Defines functions base_repl

Documented in base_repl

## Copyright (C) 2021-2024 Robersy Sanchez <https://genomaths.com/>
## Author: Robersy Sanchez This file is part of the R package
## 'GenomAutomorphism'.  'GenomAutomorphism' is a free
## software: you can redistribute it and/or modify it under the
## terms of the GNU General Public License as published by the Free
## Software Foundation, either version 3 of the License, or (at
## your option) any later version.  This program is distributed in
## the hope that it will be useful, but WITHOUT ANY WARRANTY;
## without even the implied warranty of MERCHANTABILITY or FITNESS
## FOR A PARTICULAR PURPOSE. See the GNU General Public License for
## more details.  You should have received a copy of the GNU
## General Public License along with this program; if not, see
## <http://www.gnu.org/licenses/>.

## ===================== Definition ==========================


#' Replace bases with integers from Z4 and Z5
#' @rdname base2int
#' @aliases base2int
#' @description A simple function to represent DNA bases as elements from 
#' the Abelian group of integers modulo 4 (Z4), 5 (Z5), or 2 (Z2).
#' @details
#' For Z2 (binary representation of DNA bases), the cube bases are represented
#' in their order by: '00', '01', '10', and '11' (examples section). 
#' 
#' @param base A character vector, string , or a dataframe of letters from the 
#' DNA/RNA alphabet.
#' @param group A character string denoting the group representation for the
#' given base or codon as shown in reference (2-3).
#' @param cube A character string denoting one of the 24 Genetic-code cubes,
#' as given in references (2-3).
#' @param phychem Optional. Eventually, it could be useful to represent 
#' DNA bases by numerical values of measured physicochemical properties. If
#' provided, then this argument must be a named numerical list.
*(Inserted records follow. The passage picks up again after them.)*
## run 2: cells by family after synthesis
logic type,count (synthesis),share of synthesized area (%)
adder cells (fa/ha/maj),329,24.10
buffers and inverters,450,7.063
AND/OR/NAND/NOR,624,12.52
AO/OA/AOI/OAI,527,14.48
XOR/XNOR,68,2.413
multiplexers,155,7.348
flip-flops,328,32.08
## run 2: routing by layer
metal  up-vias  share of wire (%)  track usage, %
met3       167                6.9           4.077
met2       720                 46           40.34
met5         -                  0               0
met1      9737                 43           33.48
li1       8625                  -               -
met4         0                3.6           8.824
Source: an optimization exercise on an open RTL-to-GDS flow (aim: small area, a short achievable clock period and few clock cycles per item). Production flows keep margins and buffers that such runs may drop.
The RTL was checked by simulation tests, not by an equivalence proof against the original design.
Power is estimated from default activity; no workload was simulated.

## event_timed_task_dispatch_table_core
module event_timed_task_dispatch_table_core (
    input  wire logic        clk,
    input  wire logic        rst_n,
    input  wire logic        req_valid,
    output logic             req_ready,
    input  wire logic [1:0]  req_action,
    input  wire logic [7:0]  req_task_id,
    input  wire logic [7:0]  req_trigger_mask,
    input  wire logic        req_use_delay,
    input  wire logic [31:0] req_delay_ticks,
    input  wire logic [7:0]  req_handler_tag,
    input  wire logic [31:0] req_now_ticks,
    input  wire logic [7:0]  req_event_mask,
    output logic             rsp_valid,
    input  wire logic        rsp_ready,
    output logic [2:0]       rsp_status,
    output logic [3:0]       rsp_slot_index,
    output logic [7:0]       rsp_matched_id,
    output logic [7:0]       rsp_matched_handler,
    output logic             rsp_last_result,
    input  wire logic        cfg_we,
    input  wire logic [30:0] cfg_wdata
);
make LEC_CHECK=0 ABC_CLOCK_PERIOD_IN_PS=3500 CAP_MARGIN=20 CORE_MARGIN=2 CORE_UTILIZATION=55 CTS_CLUSTER_DIAMETER=141 CTS_CLUSTER_SIZE=20 SETUP_SLACK_MARGIN=5.0 SLEW_MARGIN=20 finish   # period 8.5 ns
run.sh (not shown) runs the stock make flow with config.mk's settings and CLKGATE_MAP_FILE= SYNTH_SCRIPT=/design/flow/synth_recipe.tcl, a recipe that flattens the netlist after the stock synthesis.
Testbench counts at the start, summed over its fixed seeds: cycles 7,989, items 3,200.
Rerun with:
==> flow/flow/run.sh (new file) <==
#!/bin/bash
set -euo pipefail
sed 's/SETUP_SLACK_MARGIN=5\.0 /SETUP_SLACK_MARGIN=5.5 /' standard.sh > standard_margin.sh
grep -q 'SETUP_SLACK_MARGIN=5.5 ' standard_margin.sh
bash standard_margin.sh > standard_flow.log 2>&1
==> flow/standard.sh (new file) <==
#!/bin/bash
# synth_recipe.tcl (not shown) runs the flow's synth.tcl, then flattens the netlist and writes it again
# the make line also repeats each setting of config.mk as NAME=value (left out here)
make -C /OpenROAD-flow-scripts/flow DESIGN_CONFIG=/design/flow/config.mk WORK_HOME=/design/flow/orfs CLKGATE_MAP_FILE= SYNTH_SCRIPT=/design/flow/synth_recipe.tcl "${@:-finish}"
Settings changed: ABC_AREA set to 1, ABC_CLOCK_PERIOD_IN_PS 3500 to unset.
removed: flow/run.sh
The changed run produced a clean layout. Register-to-register slack gets better by 540 ps. Non-clock buffer count falls by 3. Area after synthesis rises by 3.7%. Die area rises by 3.6%.
Rerun with:
==> flow/run.sh (new file) <==
#!/bin/bash
# synth_recipe.tcl (not shown) runs the flow's synth.tcl, then flattens the netlist and writes it again
# the make line also repeats each setting of config.mk as NAME=value (left out here)
make -C /OpenROAD-flow-scripts/flow DESIGN_CONFIG=/design/flow/config.mk WORK_HOME=/design/flow/orfs CLKGATE_MAP_FILE= SYNTH_SCRIPT=/design/flow/synth_recipe.tcl finish
Settings changed: CORE_UTILIZATION 55 to 70, PLACE_DENSITY set to 0.78.
removed: flow/flow/run.sh
removed: flow/standard.sh
=> The changed run produced a clean layout; total power fell by about 3%; non-clock buffer count went down by 109; via count is higher by about 1.5%; worst hold slack gains 43 ps; utilization rose by 14 points; final area goes down by about 3.2%; global-route usage climbs by 6.0 points; sequential share of layout area increases by 1.8 points; clock skew is about the same; critical path depth rose by 15.
This design comes from an exercise in tuning for small area, a short achievable clock period and few clock cycles per item on the open sky130 flow, not from production work.
Where RTL was checked, it was by simulation tests only, not by an equivalence proof against the original.
Power and IR drop assume default switching activity.

==> flow/design.v (excerpt) <==
module byte_range_header_parser_core #(
   parameter int MAX_RANGE_COUNT = brhp_pkg::DEFAULT_MAX_RANGE_COUNT,
   parameter int OFFSET_BITS     = brhp_pkg::DEFAULT_OFFSET_BITS
) (
   input  logic                                clock,
   input  logic                                reset,
   input  logic                                req_tvalid,
   output logic                                req_tready,
   input  logic [brhp_pkg::BYTE_BITS-1:0]      req_tdata,    
   input  logic                                req_tlast,    
   output logic                                rsp_tvalid,
   input  logic                                rsp_tready,
   output logic [brhp_pkg::RSP_DATA_BITS-1:0]  rsp_tdata,
   output logic                                rsp_tlast,    
   input  logic                                csr_wr_en,
   input  logic [brhp_pkg::FILE_SIZE_BITS-1:0] csr_wr_data   
);
Settings: LEC_CHECK=0, CAP_MARGIN=20, CORE_MARGIN=2, CORE_UTILIZATION=50, SLEW_MARGIN=20, TNS_END_PERCENT=0; clock period 13.0 ns.
standard.sh (not shown) runs the stock make flow with config.mk's settings and CLKGATE_MAP_FILE= SYNTH_SCRIPT=/design/flow/synth_recipe.tcl, a recipe that flattens the netlist after the stock synthesis.
==> flow/flow/run.sh <==
#!/bin/bash
# The standard layout (standard.sh: ORFS synth to finish at the design's clock
# and constraints), with two changes to how the layout is made:
#  - timing repair keeps working until 9 ns of setup slack (a 4 ns target) instead
#    of stopping at 0;
#  - the port buffers that the flow puts on every input and output are the plain
#    buf_1 cell rather than the resizer's default pick (a 10 um2 delay buffer);
#    the resizer may still size them up.
# Every tool's output goes to standard.log in this folder (ORFS's own per-step
# logs stay under orfs/logs).
export SETUP_SLACK_MARGIN=9
export BUFFER_PORTS_ARGS="-buffer_cell sky130_fd_sc_hd__buf_1"
bash standard.sh > standard.log 2>&1
Change:
--- a/flow/flow/run.sh
+++ b/flow/flow/run.sh
@@ -9,5 +9,5 @@
 # Every tool's output goes to standard.log in this folder (ORFS's own per-step
 # logs stay under orfs/logs).
-export SETUP_SLACK_MARGIN=9
+export SETUP_SLACK_MARGIN=9.2
 export BUFFER_PORTS_ARGS="-buffer_cell sky130_fd_sc_hd__buf_1"
 bash standard.sh > standard.log 2>&1
Settings changed: TNS_END_PERCENT 0 to not set.
Result:
- first-iteration DRC count goes up by about 3.8%
- core utilization goes up by 6.6 points
- power goes up by about 5.4%
No run of this note included a check of the RTL's function; only the layout flow was run.


byte_range_header_parser_core, a different RTL version from the one above (not shown whole).
Size: about 230 flip-flops, about 230 I/O pins.
Settings: LEC_CHECK=0, CAP_MARGIN=20, CORE_MARGIN=2, CORE_UTILIZATION=50, SLEW_MARGIN=20; clock period 13.0 ns.
==> flow/flow/run.sh <==
#!/bin/bash
# The standard layout (standard.sh: ORFS synth to finish at the design's clock
# and constraints), with two changes to how the layout is made:
#  - timing repair keeps working until 9 ns of setup slack (a 4 ns target) instead
#    of stopping at 0;
#  - the port buffers that the flow puts on every input and output are the plain
#    buf_1 cell rather than the resizer's default pick (a 10 um2 delay buffer);
#    the resizer may still size them up.
# Every tool's output goes to standard.log in this folder (ORFS's own per-step
# logs stay under orfs/logs).
export SETUP_SLACK_MARGIN=9
export BUFFER_PORTS_ARGS="-buffer_cell sky130_fd_sc_hd__buf_1"
bash standard.sh > standard.log 2>&1
The first run completed without violations.
Testbench counts at the start, summed over its fixed seeds: cycles 49,634, bytes 48,723.
Source: an optimization exercise on an open RTL-to-GDS flow (aim: small area and a short achievable clock period). Production flows keep margins and buffers that such runs may drop. RTL that was checked went through simulation tests only; none was proved equivalent to the original.

## oak
==> flow/design.v <==
module rc4_memory_bank #(
  parameter int                          S_DEPTH        = 256,
  parameter int                          MSG_DEPTH      = 32,
  parameter int                          DATA_W         = 8,
  parameter logic [MSG_DEPTH*DATA_W-1:0] ENC_INIT_IMAGE =
    256'hc9dc233605081f6271444b5eadb0878a99ecf3c6d5d82f3201141b6e7d40575a
) (
  input  logic              clk,
  input  logic              rst,
  input  logic [7:0]        s_address,
  input  logic [DATA_W-1:0] s_data,
  input  logic              s_wren,
  output logic [DATA_W-1:0] s_q,
  input  logic [7:0]        enc_address,
  output logic [DATA_W-1:0] enc_q,
  input  logic [7:0]        dec_address,
  input  logic [DATA_W-1:0] dec_data,
  input  logic              dec_wren,
  output logic [DATA_W-1:0] dec_q
);
  localparam int S_AW   = $clog2(S_DEPTH);
  localparam int MSG_AW = $clog2(MSG_DEPTH);
  logic [S_DEPTH-1:0] s_wsel, s_rsel_n;
  rc4mb_wdec #(.AW(S_AW)) u_s_wdec (
    .addr(s_address[S_AW-1:0]), .we(rst & s_wren), .sel(s_wsel)
  );
  rc4mb_rdec #(.AW(S_AW)) u_s_rdec (
    .addr(s_address[S_AW-1:0]), .sel_n(s_rsel_n)
  );
  logic [DATA_W-1:0] s_mem [S_DEPTH];
  logic [DATA_W-1:0] s_rd;
  always_ff @(posedge clk) begin
    for (int w = 0; w < S_DEPTH; w++)
      if (s_wsel[w]) s_mem[w] <= s_data;
  end
  logic [S_DEPTH*DATA_W-1:0] s_words;
  for (genvar w = 0; w < S_DEPTH; w++) begin : g_s_words
    assign s_words[w*DATA_W +: DATA_W] = s_mem[w];
  end
  localparam int S_NQ = (S_DEPTH >= 128) ? S_DEPTH / 128 : 1;
  logic [S_NQ*DATA_W-1:0] s_rd_n;
  rc4mb_rdmux #(.N(S_DEPTH), .W(DATA_W), .NQ(S_NQ)) u_s_rdmux (
    .sel_n(s_rsel_n), .words(s_words), .q_n(s_rd_n)
  );
  logic [DATA_W-1:0] s_part_q [S_NQ];
  always_ff @(posedge clk or negedge rst) begin
    if (!rst) begin
      s_part_q[0] <= '1;
      for (int i = 1; i < S_NQ; i++) s_part_q[i] <= '0;
    end else begin
      s_part_q[0] <= s_wren ? ~s_data : s_rd_n[0 +: DATA_W];
      for (int i = 1; i < S_NQ; i++)
        s_part_q[i] <= s_wren ? '0 : s_rd_n[i*DATA_W +: DATA_W];
    end
  end
  always_comb begin
    s_rd = '0;
    for (int i = 0; i < S_NQ; i++) s_rd = s_rd | s_part_q[i];
    s_q = ~s_rd;
  end
  logic [MSG_DEPTH-1:0] d_wsel, d_rsel_n;
  rc4mb_wdec #(.AW(MSG_AW)) u_d_wdec (
    .addr(dec_address[MSG_AW-1:0]), .we(rst & dec_wren), .sel(d_wsel)
  );
  rc4mb_rdec #(.AW(MSG_AW)) u_d_rdec (
    .addr(dec_address[MSG_AW-1:0]), .sel_n(d_rsel_n)
  );
  logic [DATA_W-1:0] dec_mem [MSG_DEPTH];
  logic [DATA_W-1:0] d_rd;
  always_ff @(posedge clk) begin
    for (int w = 0; w < MSG_DEPTH; w++)
      if (d_wsel[w]) dec_mem[w] <= dec_data;
  end
  logic [MSG_DEPTH*DATA_W-1:0] d_words;
  for (genvar w = 0; w < MSG_DEPTH; w++) begin : g_d_words
    assign d_words[w*DATA_W +: DATA_W] = dec_mem[w];
  end
  localparam int D_NQ = (MSG_DEPTH >= 128) ? MSG_DEPTH / 128 : 1;
  logic [D_NQ*DATA_W-1:0] d_rd_n;
  rc4mb_rdmux #(.N(MSG_DEPTH), .W(DATA_W), .NQ(D_NQ)) u_d_rdmux (
    .sel_n(d_rsel_n), .words(d_words), .q_n(d_rd_n)
  );
  always_comb begin
    d_rd = '0;
    for (int i = 0; i < D_NQ; i++) d_rd = d_rd | d_rd_n[i*DATA_W +: DATA_W];
    d_rd = ~d_rd;
  end
  always_ff @(posedge clk or negedge rst) begin
    if (!rst) dec_q <= '0;
    else      dec_q <= dec_wren ? dec_data : d_rd;
  end
  logic [MSG_DEPTH*DATA_W-1:0] enc_rom;
  assign enc_rom = ENC_INIT_IMAGE;
  always_ff @(posedge clk or negedge rst) begin
    if (!rst) enc_q <= '0;
    else      enc_q <= enc_rom[enc_address[MSG_AW-1:0]*DATA_W +: DATA_W];
  end
  logic unused_addr_bits;
  assign unused_addr_bits = ^{enc_address[7:MSG_AW], dec_address[7:MSG_AW]};
endmodule
module rc4mb_rdmux #(
  parameter int N  = 256,
  parameter int W  = 8,
  parameter int NQ = 2
) (
  input  logic [N-1:0]    sel_n,
  input  logic [N*W-1:0]  words,
  output logic [NQ*W-1:0] q_n
);
  localparam int N1 = N / 2;                  
  localparam int N2 = N1 / 2;                 
  localparam int N3 = N2 / 4;                 
  localparam int N4 = N3 / 2;                 
  localparam int N5 = N4 >= 4 ? N4 / 4 : 1;   
  logic [N1*W-1:0] t1_n;
  logic [N2*W-1:0] t2;
  logic [N3*W-1:0] t3_n;
  logic [N4*W-1:0] t4;
  logic [N5*W-1:0] t5_n;
  for (genvar g = 0; g < N1; g++) begin : g_t1
    for (genvar b = 0; b < W; b++) begin : g_b
      rc4mb_oai22 u_leaf (
        .a1(sel_n[2*g]),   .a2(words[(2*g)*W + b]),
        .b1(sel_n[2*g+1]), .b2(words[(2*g+1)*W + b]),
        .y(t1_n[g*W + b])
      );
    end
  end
  for (genvar g = 0; g < N2; g++) begin : g_t2
    rc4mb_nor #(.N(2), .W(W)) u_nor (.a(t1_n[2*g*W +: 2*W]), .y(t2[g*W +: W]));
  end
  for (genvar g = 0; g < N3; g++) begin : g_t3
    rc4mb_nand #(.N(4), .W(W)) u_nand (.a(t2[4*g*W +: 4*W]), .y(t3_n[g*W +: W]));
  end
  for (genvar g = 0; g < N4; g++) begin : g_t4
    rc4mb_nor #(.N(2), .W(W)) u_nor (.a(t3_n[2*g*W +: 2*W]), .y(t4[g*W +: W]));
  end
  if (N4 >= 4) begin : g_t5
    for (genvar g = 0; g < N5; g++) begin : g_g
      rc4mb_nand #(.N(4), .W(W)) u_nand (.a(t4[4*g*W +: 4*W]), .y(t5_n[g*W +: W]));
    end
  end else begin : g_t5
    always_comb begin
      t5_n = '1;
      for (int i = 0; i < N4; i++) t5_n = t5_n & t4[i*W +: W];
      t5_n = ~t5_n;
    end
  end
  assign q_n = t5_n;
endmodule
module rc4mb_oai22 (
  input  logic a1,
  input  logic a2,
  input  logic b1,
  input  logic b2,
  output logic y
);
  assign y = ~((a1 | a2) & (b1 | b2));
endmodule
module rc4mb_nand #(
  parameter int N = 4,
  parameter int W = 8
) (
  input  logic [N*W-1:0] a,
  output logic [W-1:0]   y
);
  always_comb begin
    y = '1;
    for (int i = 0; i < N; i++) y = y & a[i*W +: W];
    y = ~y;
  end
endmodule
module rc4mb_nor #(
  parameter int N = 4,
  parameter int W = 8
) (
  input  logic [N*W-1:0] a,
  output logic [W-1:0]   y
);
  always_comb begin
    y = '0;
    for (int i = 0; i < N; i++) y = y | a[i*W +: W];
    y = ~y;
  end
endmodule
module rc4mb_wdec #(
  parameter int AW = 8
) (
  input  logic [AW-1:0]      addr,
  input  logic               we,
  output logic [(1<<AW)-1:0] sel
);
  localparam int LW = AW / 2;
  localparam int HW = AW - LW;
  logic [(1<<LW)-1:0] lo_n;
  logic [(1<<HW)-1:0] hi_n;
  always_comb begin
    for (int l = 0; l < (1<<LW); l++) lo_n[l] = ~(we & (addr[LW-1:0] == l[LW-1:0]));
    for (int h = 0; h < (1<<HW); h++) hi_n[h] = ~(addr[AW-1:LW] == h[HW-1:0]);
  end
  for (genvar w = 0; w < (1<<AW); w++) begin : g_w
    rc4mb_nor #(.N(2), .W(1)) u_sel (.a({hi_n[w >> LW], lo_n[w % (1<<LW)]}), .y(sel[w]));
  end
endmodule
module rc4mb_rdec #(
  parameter int AW = 8
) (
  input  logic [AW-1:0]      addr,
  output logic [(1<<AW)-1:0] sel_n
);
  localparam int LW = AW / 2;
  localparam int HW = AW - LW;
  logic [(1<<LW)-1:0] lo;
  logic [(1<<HW)-1:0] hi;
  always_comb begin
    for (int l = 0; l < (1<<LW); l++) lo[l] = (addr[LW-1:0] == l[LW-1:0]);
    for (int h = 0; h < (1<<HW); h++) hi[h] = (addr[AW-1:LW] == h[HW-1:0]);
    for (int w = 0; w < (1<<AW); w++) sel_n[w] = ~(hi[w >> LW] & lo[w % (1<<LW)]);
  end
endmodule
make LEC_CHECK=0 CAP_MARGIN=20 CORE_MARGIN=2 CORE_UTILIZATION=40 CTS_CLUSTER_DIAMETER=80 CTS_CLUSTER_SIZE=30 SETUP_SLACK_MARGIN=3.45 SLEW_MARGIN=20 SYNTH_HIERARCHICAL=1 SYNTH_MINIMUM_KEEP_SIZE=0 finish   # period 6.0 ns
run.sh (not shown) runs the stock make flow with config.mk's settings and CLKGATE_MAP_FILE= SYNTH_SCRIPT=/design/flow/synth_recipe.tcl, a recipe that flattens the netlist after the stock synthesis.
## Diff of input files: pine against oak
diff --git a/flow/design.v b/flow/design.v
--- a/flow/design.v
+++ b/flow/design.v
@@ -44,20 +44,19 @@
   );
   logic [DATA_W-1:0] s_part_q [S_NQ];
   always_ff @(posedge clk or negedge rst) begin
     if (!rst) begin
-      s_part_q[0] <= '1;
-      for (int i = 1; i < S_NQ; i++) s_part_q[i] <= '0;
+      for (int i = 0; i < S_NQ; i++) s_part_q[i] <= '0;
     end else begin
-      s_part_q[0] <= s_wren ? ~s_data : s_rd_n[0 +: DATA_W];
+      s_part_q[0] <= s_wren ? s_data : ~s_rd_n[0 +: DATA_W];
       for (int i = 1; i < S_NQ; i++)
-        s_part_q[i] <= s_wren ? '0 : s_rd_n[i*DATA_W +: DATA_W];
-    end
-  end
-  always_comb begin
-    s_rd = '0;
-    for (int i = 0; i < S_NQ; i++) s_rd = s_rd | s_part_q[i];
-    s_q = ~s_rd;
+        s_part_q[i] <= s_wren ? '1 : ~s_rd_n[i*DATA_W +: DATA_W];
+    end
+  end
+  always_comb begin
+    s_rd = '1;
+    for (int i = 0; i < S_NQ; i++) s_rd = s_rd & s_part_q[i];
+    s_q = s_rd;
   end
   logic [MSG_DEPTH-1:0] d_wsel, d_rsel_n;
   rc4mb_wdec #(.AW(MSG_AW)) u_d_wdec (
     .addr(dec_address[MSG_AW-1:0]), .we(rst & dec_wren), .sel(d_wsel)
### Flow results
Diff oak -> pine | count of TritonRoute iterations in the first routing pass | decrease of 1
pine vs. oak: number of gates resized after CTS moved down; register-to-register slack moved up; least setup slack across all paths after layout moved down; overall die area level.
Result: PASS for each of pine and oak
Between pine and oak, it is pine whose worst slack on hold paths is higher, by 0.14 ns.
Only the layout flow was run in pine; the RTL was not checked for function there.

## separate check: timing with driven ports
The flow's constraints put no driver on any port. The routed layouts listed below were extracted and timed again, unchanged, in two steps. Step 1 sets driving cells, clkbuf_16 on the clock port and buf_2 on the other inputs (assumed; they add their load-dependent delay and slew). Step 2 also shifts input and output timing later by t, the mid clock arrival at the registers, as if the neighbouring blocks saw the same clock. a / b / c = ideal ports / drivers / drivers and shift; a / b = the first two.
run | t, ns | setup WS [ns] | pins driven straight from the clock port
oak | 0.869 | 3.249 / 3.161 / 2.378 | 1
pine | 0.866 | 3.183 / 3.090 / 2.456 | 1
After both steps every run listed still meets setup and hold. For oak, which loses most, drivers alone change the setup slack by -0.088 ns; drivers and shift together by -0.871 ns.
For example,
#' the \code{\link[base]{scale}} values of deoxyribonucleic acids proton 
#' affinity (available at \url{https://www.wolframalpha.com/} and
#' in cell phone app: Wolfram Alpha):
#' 
#' \eqn{list('A' = 0.87, 'C' = 0.88, 'T' = 0.82, 'G' = 0.89, 'N' = NA)}
#' 
#' where symbol 'N' provide the value for any letter out of DNA base alphabet.
#' In this example, we could write NA or 0 (see example section).
#' 
#' @param ... Not in use.
#' @return A numerical vector.
#' @aliases base2int
#' @author Robersy Sanchez <https://genomaths.com>
#' @seealso [base_coord], [codon_coord], and [dna_phychem].
#' @examples 
#' ## A triplet with a letter not from DNA/RNA alphabet
#' ## 'NA' is introduced by coercion!
#' base2int("UDG")
#' 
#' ## The base replacement in cube "ACGT and group "Z4"
#' base2int("ACGT")
#' 
#' ## The base replacement in cube "ACGT and group "Z5"
#' base2int("ACGT", group = "Z5")
#' 
#' ## A vector of DNA base triplets
#' base2int(c("UTG", "GTA"))
#' 
#' ##  A vector of DNA base triplets with different number of triplets.
#' ##  Codon 'GTA' is recycled!
#' base2int(base = c("UTGGTA", "CGA"), group = "Z5")
#' 
#' ## Data frames 
#' 
#' base2int(data.frame(x1 = c("UTG", "GTA"), x2 = c("UTG", "GTA")))
#' 
#' 
#' ## Cube bases are represented n their order by: '00', '01', '10', and '11',
#' ## For example for cube = "ACGT" we have mapping: A -> '00', C -> '01',
#' ## G -> '11', and C -> '10'.
#' 
#' base2int("ACGT", group = "Z2", cube = "ACGT")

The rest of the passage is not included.